#### About this exercise:
Nothing after the line containing "signal / flops" belongs in the answer; write out exactly every line from the start of the material up to it, including it.

Segment Open

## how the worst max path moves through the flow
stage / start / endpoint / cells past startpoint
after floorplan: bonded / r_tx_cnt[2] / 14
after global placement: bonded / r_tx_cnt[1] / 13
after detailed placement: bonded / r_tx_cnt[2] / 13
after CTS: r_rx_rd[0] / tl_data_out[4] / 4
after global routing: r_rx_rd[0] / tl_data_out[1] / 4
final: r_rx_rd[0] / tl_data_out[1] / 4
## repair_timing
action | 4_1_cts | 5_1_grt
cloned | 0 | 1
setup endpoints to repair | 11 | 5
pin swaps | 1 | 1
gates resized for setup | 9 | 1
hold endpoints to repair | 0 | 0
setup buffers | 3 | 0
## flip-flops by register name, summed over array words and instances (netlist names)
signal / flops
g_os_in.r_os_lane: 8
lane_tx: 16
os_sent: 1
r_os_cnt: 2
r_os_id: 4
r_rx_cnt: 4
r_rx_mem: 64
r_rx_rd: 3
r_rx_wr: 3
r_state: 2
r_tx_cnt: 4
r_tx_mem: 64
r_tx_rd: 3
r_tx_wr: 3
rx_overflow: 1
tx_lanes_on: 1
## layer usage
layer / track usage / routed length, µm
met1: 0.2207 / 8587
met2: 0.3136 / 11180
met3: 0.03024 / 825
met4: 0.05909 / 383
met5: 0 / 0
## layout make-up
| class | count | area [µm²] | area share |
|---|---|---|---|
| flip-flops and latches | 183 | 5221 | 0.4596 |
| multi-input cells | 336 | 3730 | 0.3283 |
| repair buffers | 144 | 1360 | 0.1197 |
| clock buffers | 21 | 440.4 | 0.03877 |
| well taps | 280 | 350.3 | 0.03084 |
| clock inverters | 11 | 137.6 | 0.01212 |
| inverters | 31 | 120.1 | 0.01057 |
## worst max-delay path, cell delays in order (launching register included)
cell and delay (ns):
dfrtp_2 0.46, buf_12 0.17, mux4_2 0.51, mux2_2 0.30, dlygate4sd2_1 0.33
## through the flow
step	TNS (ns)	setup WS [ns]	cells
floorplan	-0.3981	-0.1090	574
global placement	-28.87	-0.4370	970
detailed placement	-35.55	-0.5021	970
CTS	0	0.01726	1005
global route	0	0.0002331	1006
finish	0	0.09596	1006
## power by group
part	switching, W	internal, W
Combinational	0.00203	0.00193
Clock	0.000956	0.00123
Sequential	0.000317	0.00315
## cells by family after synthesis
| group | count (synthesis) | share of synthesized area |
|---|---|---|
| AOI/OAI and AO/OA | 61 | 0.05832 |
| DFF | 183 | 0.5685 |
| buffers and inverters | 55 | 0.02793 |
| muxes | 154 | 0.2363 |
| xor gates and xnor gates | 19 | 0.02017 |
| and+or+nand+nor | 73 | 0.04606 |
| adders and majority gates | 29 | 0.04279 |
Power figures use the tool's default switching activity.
$ cat config.mk
export PLATFORM = sky130hd
export DESIGN_NAME = mul_add_int
export DESIGN_NICKNAME = d
export VERILOG_FILES = /design/src/rtl/arith_pkg.sv /design/src/rtl/mul_add_int.sv
export SDC_FILE = /design/constraint.sdc
export NUM_CORES = 1
export LEC_CHECK = 0
export CAP_MARGIN = 20
export CORE_ASPECT_RATIO = 0.8
export CORE_MARGIN = 1
export CORE_UTILIZATION = 54
export CTS_CLUSTER_SIZE = 25
export DETAILED_ROUTE_END_ITERATION = 7
export PLACE_DENSITY = 0.79
export SYNTH_ARGS = -nofsm -noshare
export SYNTH_HDL_FRONTEND = slang
export SYNTH_SLANG_ARGS = --single-unit
$ cat constraint.sdc
create_clock -name clk -period 2.81 [get_ports clk]
set_input_delay 0.281 -clock clk [delete_from_list [all_inputs] [get_ports clk]]
set_output_delay 0.281 -clock clk [all_outputs]
set_load 0.005 [all_outputs]
`src/rtl/pc_fetch_ctrl.sv`:
```
// pc_fetch_ctrl: program-counter register and instruction-fetch sequencer
// sitting directly upstream of the PC+4 Adder.
//
// The current PC is driven out on pc_o (Adder src1_i) and the Adder's sum
// comes back on seq_pc_i as the sequential next PC. This block never adds 4
// itself. One instruction-memory request is issued per PC.
//
// Handshake: imem_req_o is high in REQ whenever stall_i is low; a transfer
// happens in any cycle where imem_req_o && imem_ack_i, and imem_ack_i is
// ignored while imem_req_o is low. Completion is reported one cycle later as
// a single-cycle inst_valid_o pulse carrying inst_pc_o.
//
// Ports:
//   clk_i          clock, all state updates on the rising edge
//   rst_i          synchronous active-high reset
//   pc_o           current fetch PC (to Adder src1_i)
//   seq_pc_i       Adder sum (pc_o + 4)
//   redirect_i     branch/jump taken this cycle
//   redirect_pc_i  redirect target (must be word aligned)
//   stall_i        downstream cannot accept an instruction
//   imem_req_o     fetch request for pc_o
//   imem_ack_i     memory accepts/returns the request
//   inst_valid_o   one-cycle pulse: fetch of inst_pc_o completed
//   inst_pc_o      PC of the completed fetch
//   fetch_cnt_o    number of completed fetches (wraps)
//   err_o          sticky error flag (misaligned redirect or fetch timeout)
//
// Optional feature: define FETCH_TIMEOUT_EN to add a request-wait counter.
// A request left unacknowledged for TIMEOUT_CYC consecutive cycles sends the
// block to ERR. Without the macro REQ waits for ack indefinitely.

module pc_fetch_ctrl #(
   parameter logic [31:0] RESET_PC    = 32'h0000_0000,
   parameter int          TIMEOUT_CYC = 16
) (
   input  logic        clk_i,
   input  logic        rst_i,
   output logic [31:0] pc_o,
   input  logic [31:0] seq_pc_i,
   input  logic        redirect_i,
   input  logic [31:0] redirect_pc_i,
   input  logic        stall_i,
   output logic        imem_req_o,
   input  logic        imem_ack_i,
   output logic        inst_valid_o,
   output logic [31:0] inst_pc_o,
   output logic [31:0] fetch_cnt_o,
   output logic        err_o
);

   typedef enum logic [1:0] {
      BOOT = 2'd0,
      REQ  = 2'd1,
      ERR  = 2'd2
   } state_e;

   state_e      state_q, state_d;
   logic [31:0] pc_q, pc_d;
   logic        inst_valid_q, inst_valid_d;
   logic [31:0] inst_pc_q, inst_pc_d;
   logic [31:0] fetch_cnt_q, fetch_cnt_d;
   logic        err_q, err_d;
   logic        req;
   logic        xfer;

`ifdef FETCH_TIMEOUT_EN
   localparam int WAIT_W = $clog2(TIMEOUT_CYC + 1);
   logic [WAIT_W-1:0] wait_q, wait_d;
`endif

   assign req  = (state_q == REQ) && !stall_i;
   assign xfer = req && imem_ack_i;

   always_comb begin
      state_d      = state_q;
      pc_d         = pc_q;
      inst_valid_d = 1'b0;
      inst_pc_d    = inst_pc_q;
      fetch_cnt_d  = fetch_cnt_q;
      err_d        = err_q;
`ifdef FETCH_TIMEOUT_EN
      wait_d       = wait_q;
`endif
      unique case (state_q)
         BOOT: begin
            // Redirects are ignored here; the first request follows next cycle.
            state_d = REQ;
`ifdef FETCH_TIMEOUT_EN
            wait_d  = '0;
`endif
         end
         REQ: begin
            if (redirect_i) begin
               // Redirect outranks stall and squashes any same-cycle transfer.
               if (redirect_pc_i[1:0] == 2'b00) begin
                  pc_d = redirect_pc_i;
               end else begin
                  state_d = ERR;
                  err_d   = 1'b1;
               end
`ifdef FETCH_TIMEOUT_EN
               wait_d = '0;
`endif
            end else if (xfer) begin
               pc_d         = seq_pc_i;
               inst_valid_d = 1'b1;
               inst_pc_d    = pc_q;
               fetch_cnt_d  = fetch_cnt_q + 32'd1;
`ifdef FETCH_TIMEOUT_EN
               wait_d       = '0;
`endif
            end
`ifdef FETCH_TIMEOUT_EN
            else if (stall_i) begin
               wait_d = '0;
            end else if (wait_q == WAIT_W'(TIMEOUT_CYC - 1)) begin
               // wait_q counts earlier unacked cycles, so this is the
               // TIMEOUT_CYC-th one; an ack now would have taken the xfer branch.
               state_d = ERR;
               err_d   = 1'b1;
               wait_d  = '0;
            end else begin
               wait_d = wait_q + WAIT_W'(1);
            end
`endif
         end
         ERR: begin
            // Only reset leaves ERR.
         end
         default: begin
            state_d = ERR;
            err_d   = 1'b1;
         end
      endcase
   end

   always_ff @(posedge clk_i) begin
      if (rst_i) begin
         state_q      <= BOOT;
         pc_q         <= RESET_PC;
         inst_valid_q <= 1'b0;
         inst_pc_q    <= 32'h0;
         fetch_cnt_q  <= 32'h0;
         err_q        <= 1'b0;
`ifdef FETCH_TIMEOUT_EN
         wait_q       <= '0;
`endif
      end else begin
         state_q      <= state_d;
         pc_q         <= pc_d;
         inst_valid_q <= inst_valid_d;
         inst_pc_q    <= inst_pc_d;
         fetch_cnt_q  <= fetch_cnt_d;
         err_q        <= err_d;
`ifdef FETCH_TIMEOUT_EN
         wait_q       <= wait_d;
`endif
      end
   end

   assign pc_o         = pc_q;
   assign imem_req_o   = req;
   assign inst_valid_o = inst_valid_q;
   assign inst_pc_o    = inst_pc_q;
   assign fetch_cnt_o  = fetch_cnt_q;
   assign err_o        = err_q;

endmodule

```
===== src/rtl/mem_map_pkg.sv =====
// Memory-map constants, arbiter state encoding and the access-legality rule
// shared by the arbiter and by every memory-map user.
package mem_map_pkg;

  localparam int MM_ADDR_W = 32;
  localparam int MM_DATA_W = 32;

  // RAM occupies [0, RAM_END); RAM_END itself is the read-only switch register.
  localparam logic [MM_ADDR_W-1:0] RAM_END   = 32'd27360;
  // Write-only GPIO latch.
  localparam logic [MM_ADDR_W-1:0] GPIO_ADDR = 32'd27361;
  // ROM is [GPIO_ADDR+1, ROM_END); everything at or above ROM_END is unmapped.
  localparam logic [MM_ADDR_W-1:0] ROM_END   = 32'd28082;

  typedef enum logic [1:0] {
    IDLE   = 2'd0,
    ACCESS = 2'd1,
    RESP   = 2'd2
  } arb_state_e;

  // True when an access must be kept off the memory bus.
  function automatic logic is_illegal(input logic [MM_ADDR_W-1:0] addr, input logic we);
    logic out_of_map;
    logic switch_write;
    logic rom_write;
    logic gpio_read;
    out_of_map   = (addr >= ROM_END);
    switch_write = we && (addr == RAM_END);
    rom_write    = we && (addr > GPIO_ADDR) && (addr < ROM_END);
    gpio_read    = !we && (addr == GPIO_ADDR);
    return out_of_map || switch_write || rom_write || gpio_read;
  endfunction

endpackage


===== src/rtl/mem_arbiter_if.sv =====
// Request/response handshake and shared memory bus of the two-port arbiter.
// slave is the arbiter side; master is the requesters plus the memory map.
interface mem_arbiter_if
  import mem_map_pkg::*;
#(
  parameter int ADDR_W = MM_ADDR_W,
  parameter int DATA_W = MM_DATA_W
);

  // Requests: index 0 is the CPU data port, index 1 is the DMA/loader.
  logic [1:0]        req_valid;
  logic [1:0]        req_we;
  logic [ADDR_W-1:0] req_addr0;
  logic [ADDR_W-1:0] req_addr1;
  logic [DATA_W-1:0] req_wdata0;
  logic [DATA_W-1:0] req_wdata1;
  logic [1:0]        req_ready;

  // Responses.
  logic [1:0]        rsp_valid;
  logic [DATA_W-1:0] rsp_rdata;
  logic              rsp_err;

  // Shared memory-map port; mem_rdata is combinational from mem_addr.
  logic [ADDR_W-1:0] mem_addr;
  logic              mem_we;
  logic [DATA_W-1:0] mem_wdata;
  logic [DATA_W-1:0] mem_rdata;

  modport slave (
    input  req_valid, req_we, req_addr0, req_addr1, req_wdata0, req_wdata1,
    input  mem_rdata,
    output req_ready, rsp_valid, rsp_rdata, rsp_err,
    output mem_addr, mem_we, mem_wdata
  );

  modport master (
    output req_valid, req_we, req_addr0, req_addr1, req_wdata0, req_wdata1,
    output mem_rdata,
    input  req_ready, rsp_valid, rsp_rdata, rsp_err,
    input  mem_addr, mem_we, mem_wdata
  );

endinterface


===== src/rtl/mem_arbiter_rr_pick2.sv =====
// Combinational two-way round-robin pick. With both ports asking, the port
// that did not receive the previous grant wins; a lone requester always wins.
module rr_pick2 (
  input  logic [1:0] valid,
  input  logic       last_gnt,
  output logic [1:0] gnt_onehot
);

  // Grant decode from the request pair and the previous winner.
  always_comb begin
    gnt_onehot = 2'b00;
    case (valid)
      2'b01:   gnt_onehot = 2'b01;
      2'b10:   gnt_onehot = 2'b10;
      2'b11:   gnt_onehot = last_gnt ? 2'b01 : 2'b10;
      default: gnt_onehot = 2'b00;
    endcase
  end

endmodule


===== src/rtl/mem_arbiter.sv =====
// Shares the single memory-map port between the CPU data port and the DMA.
// One request is accepted per handshake, the bus is driven for exactly one
// cycle, and the response pulses on the following cycle. Illegal accesses
// are answered with an error and never reach the memory map.
module mem_arbiter
  import mem_map_pkg::*;
#(
  parameter int ADDR_W = MM_ADDR_W,
  parameter int DATA_W = MM_DATA_W
) (
  input  logic          clk,
  input  logic          rst_n,
  mem_arbiter_if.slave  bus
);

  arb_state_e        state_reg,     state_next;
  logic              last_gnt_reg,  last_gnt_next;
  logic              cur_port_reg,  cur_port_next;
  logic              cur_we_reg,    cur_we_next;
  logic [ADDR_W-1:0] cur_addr_reg,  cur_addr_next;
  logic [DATA_W-1:0] cur_wdata_reg, cur_wdata_next;
  logic              cur_err_reg,   cur_err_next;
  logic [DATA_W-1:0] rsp_rdata_reg, rsp_rdata_next;

  logic [1:0]        pick_valid;
  logic [1:0]        gnt_onehot;
  logic              win_port;
  logic              win_we;
  logic [ADDR_W-1:0] win_addr;
  logic [DATA_W-1:0] win_wdata;
  logic              mem_drive;

  // Arbitration is only open outside ACCESS, and never while reset is held,
  // so no ready pulse can leak out during reset.
  assign pick_valid = (rst_n && (state_reg != ACCESS)) ? bus.req_valid : 2'b00;

  rr_pick2 u_pick (
    .valid      (pick_valid),
    .last_gnt   (last_gnt_reg),
    .gnt_onehot (gnt_onehot)
  );

  // The bus is driven only in ACCESS and only for a legal access; it is
  // decoded from registers alone so mem_rdata cannot loop back into it.
  assign mem_drive     = (state_reg == ACCESS) && !cur_err_reg;
  assign bus.mem_addr  = mem_drive ? cur_addr_reg  : '0;
  assign bus.mem_we    = mem_drive ? cur_we_reg    : 1'b0;
  assign bus.mem_wdata = mem_drive ? cur_wdata_reg : '0;

  // State and transaction registers; reset aborts any transaction in flight.
  always_ff @(posedge clk or negedge rst_n) begin
    if (!rst_n) begin
      state_reg     <= IDLE;
      last_gnt_reg  <= 1'b1;
      cur_port_reg  <= 1'b0;
      cur_we_reg    <= 1'b0;
      cur_addr_reg  <= '0;
      cur_wdata_reg <= '0;
      cur_err_reg   <= 1'b0;
      rsp_rdata_reg <= '0;
    end else begin
      state_reg     <= state_next;
      last_gnt_reg  <= last_gnt_next;
      cur_port_reg  <= cur_port_next;
      cur_we_reg    <= cur_we_next;
      cur_addr_reg  <= cur_addr_next;
      cur_wdata_reg <= cur_wdata_next;
      cur_err_reg   <= cur_err_next;
      rsp_rdata_reg <= rsp_rdata_next;
    end
  end

  // Next-state, grant latching and handshake outputs.
  always_comb begin
    state_next     = state_reg;
    last_gnt_next  = last_gnt_reg;
    cur_port_next  = cur_port_reg;
    cur_we_next    = cur_we_reg;
    cur_addr_next  = cur_addr_reg;
    cur_wdata_next = cur_wdata_reg;
    cur_err_next   = cur_err_reg;
    rsp_rdata_next = rsp_rdata_reg;

    bus.req_ready  = 2'b00;
    bus.rsp_valid  = 2'b00;
    bus.rsp_err    = 1'b0;
    bus.rsp_rdata  = rsp_rdata_reg;

    // Payload of whichever port the picker chose this cycle.
    win_port  = gnt_onehot[1];
    win_we    = win_port ? bus.req_we[1]  : bus.req_we[0];
    win_addr  = win_port ? bus.req_addr1  : bus.req_addr0;
    win_wdata = win_port ? bus.req_wdata1 : bus.req_wdata0;

    case (state_reg)
      IDLE, RESP: begin
        if (state_reg == RESP) begin
          bus.rsp_valid = cur_port_reg ? 2'b10 : 2'b01;
          bus.rsp_err   = cur_err_reg;
        end
        if (gnt_onehot != 2'b00) begin
          bus.req_ready  = gnt_onehot;
          cur_port_next  = win_port;
          cur_we_next    = win_we;
          cur_addr_next  = win_addr;
          cur_wdata_next = win_wdata;
          cur_err_next   = is_illegal(win_addr, win_we);
          last_gnt_next  = win_port;
          state_next     = ACCESS;
        end else begin
          state_next = IDLE;
        end
      end

      ACCESS: begin
        // Writes and rejected accesses both answer with zero data.
        if (!cur_err_reg && !cur_we_reg) begin
          rsp_rdata_next = bus.mem_rdata;
        end else begin
          rsp_rdata_next = '0;
        end
        state_next = RESP;
      end

      default: begin
        state_next = IDLE;
      end
    endcase
  end

endmodule


===== src/flat_wrapper.sv =====
// flat-port wrapper written by rule: the top's interface ports become plain ports
module mem_arbiter_flat import mem_map_pkg::*;
#(
  parameter int ADDR_W = MM_ADDR_W,
  parameter int DATA_W = MM_DATA_W
)
  (clk, rst_n, bus_req_valid, bus_req_we, bus_req_addr0, bus_req_addr1, bus_req_wdata0, bus_req_wdata1, bus_mem_rdata, bus_req_ready, bus_rsp_valid, bus_rsp_rdata, bus_rsp_err, bus_mem_addr, bus_mem_we, bus_mem_wdata);
  mem_arbiter_if #(.ADDR_W(ADDR_W), .DATA_W(DATA_W)) bus_i ();
  input  logic clk;
  input  logic rst_n;
  input wire logic [$bits(bus_i.req_valid)-1:0] bus_req_valid;
  input wire logic [$bits(bus_i.req_we)-1:0] bus_req_we;
  input wire logic [$bits(bus_i.req_addr0)-1:0] bus_req_addr0;
  input wire logic [$bits(bus_i.req_addr1)-1:0] bus_req_addr1;
  input wire logic [$bits(bus_i.req_wdata0)-1:0] bus_req_wdata0;
  input wire logic [$bits(bus_i.req_wdata1)-1:0] bus_req_wdata1;
  input wire logic [$bits(bus_i.mem_rdata)-1:0] bus_mem_rdata;
  output wire logic [$bits(bus_i.req_ready)-1:0] bus_req_ready;
  output wire logic [$bits(bus_i.rsp_valid)-1:0] bus_rsp_valid;
  output wire logic [$bits(bus_i.rsp_rdata)-1:0] bus_rsp_rdata;
  output wire logic [$bits(bus_i.rsp_err)-1:0] bus_rsp_err;
  output wire logic [$bits(bus_i.mem_addr)-1:0] bus_mem_addr;
  output wire logic [$bits(bus_i.mem_we)-1:0] bus_mem_we;
  output wire logic [$bits(bus_i.mem_wdata)-1:0] bus_mem_wdata;
  assign bus_i.req_valid = bus_req_valid;
  assign bus_i.req_we = bus_req_we;
  assign bus_i.req_addr0 = bus_req_addr0;
  assign bus_i.req_addr1 = bus_req_addr1;
  assign bus_i.req_wdata0 = bus_req_wdata0;
  assign bus_i.req_wdata1 = bus_req_wdata1;
  assign bus_i.mem_rdata = bus_mem_rdata;
  assign bus_req_ready = bus_i.req_ready;
  assign bus_rsp_valid = bus_i.rsp_valid;
  assign bus_rsp_rdata = bus_i.rsp_rdata;
  assign bus_rsp_err = bus_i.rsp_err;
  assign bus_mem_addr = bus_i.mem_addr;
  assign bus_mem_we = bus_i.mem_we;
  assign bus_mem_wdata = bus_i.mem_wdata;
  mem_arbiter #(.ADDR_W(ADDR_W), .DATA_W(DATA_W)) u_core (.clk(clk), .rst_n(rst_n), .bus(bus_i));
endmodule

Segment Closed

#### Result for this exercise:
## how the worst max path moves through the flow
stage / start / endpoint / cells past startpoint
after floorplan: bonded / r_tx_cnt[2] / 14
after global placement: bonded / r_tx_cnt[1] / 13
after detailed placement: bonded / r_tx_cnt[2] / 13
after CTS: r_rx_rd[0] / tl_data_out[4] / 4
after global routing: r_rx_rd[0] / tl_data_out[1] / 4
final: r_rx_rd[0] / tl_data_out[1] / 4
## repair_timing
action | 4_1_cts | 5_1_grt
cloned | 0 | 1
setup endpoints to repair | 11 | 5
pin swaps | 1 | 1
gates resized for setup | 9 | 1
hold endpoints to repair | 0 | 0
setup buffers | 3 | 0
## flip-flops by register name, summed over array words and instances (netlist names)
signal / flops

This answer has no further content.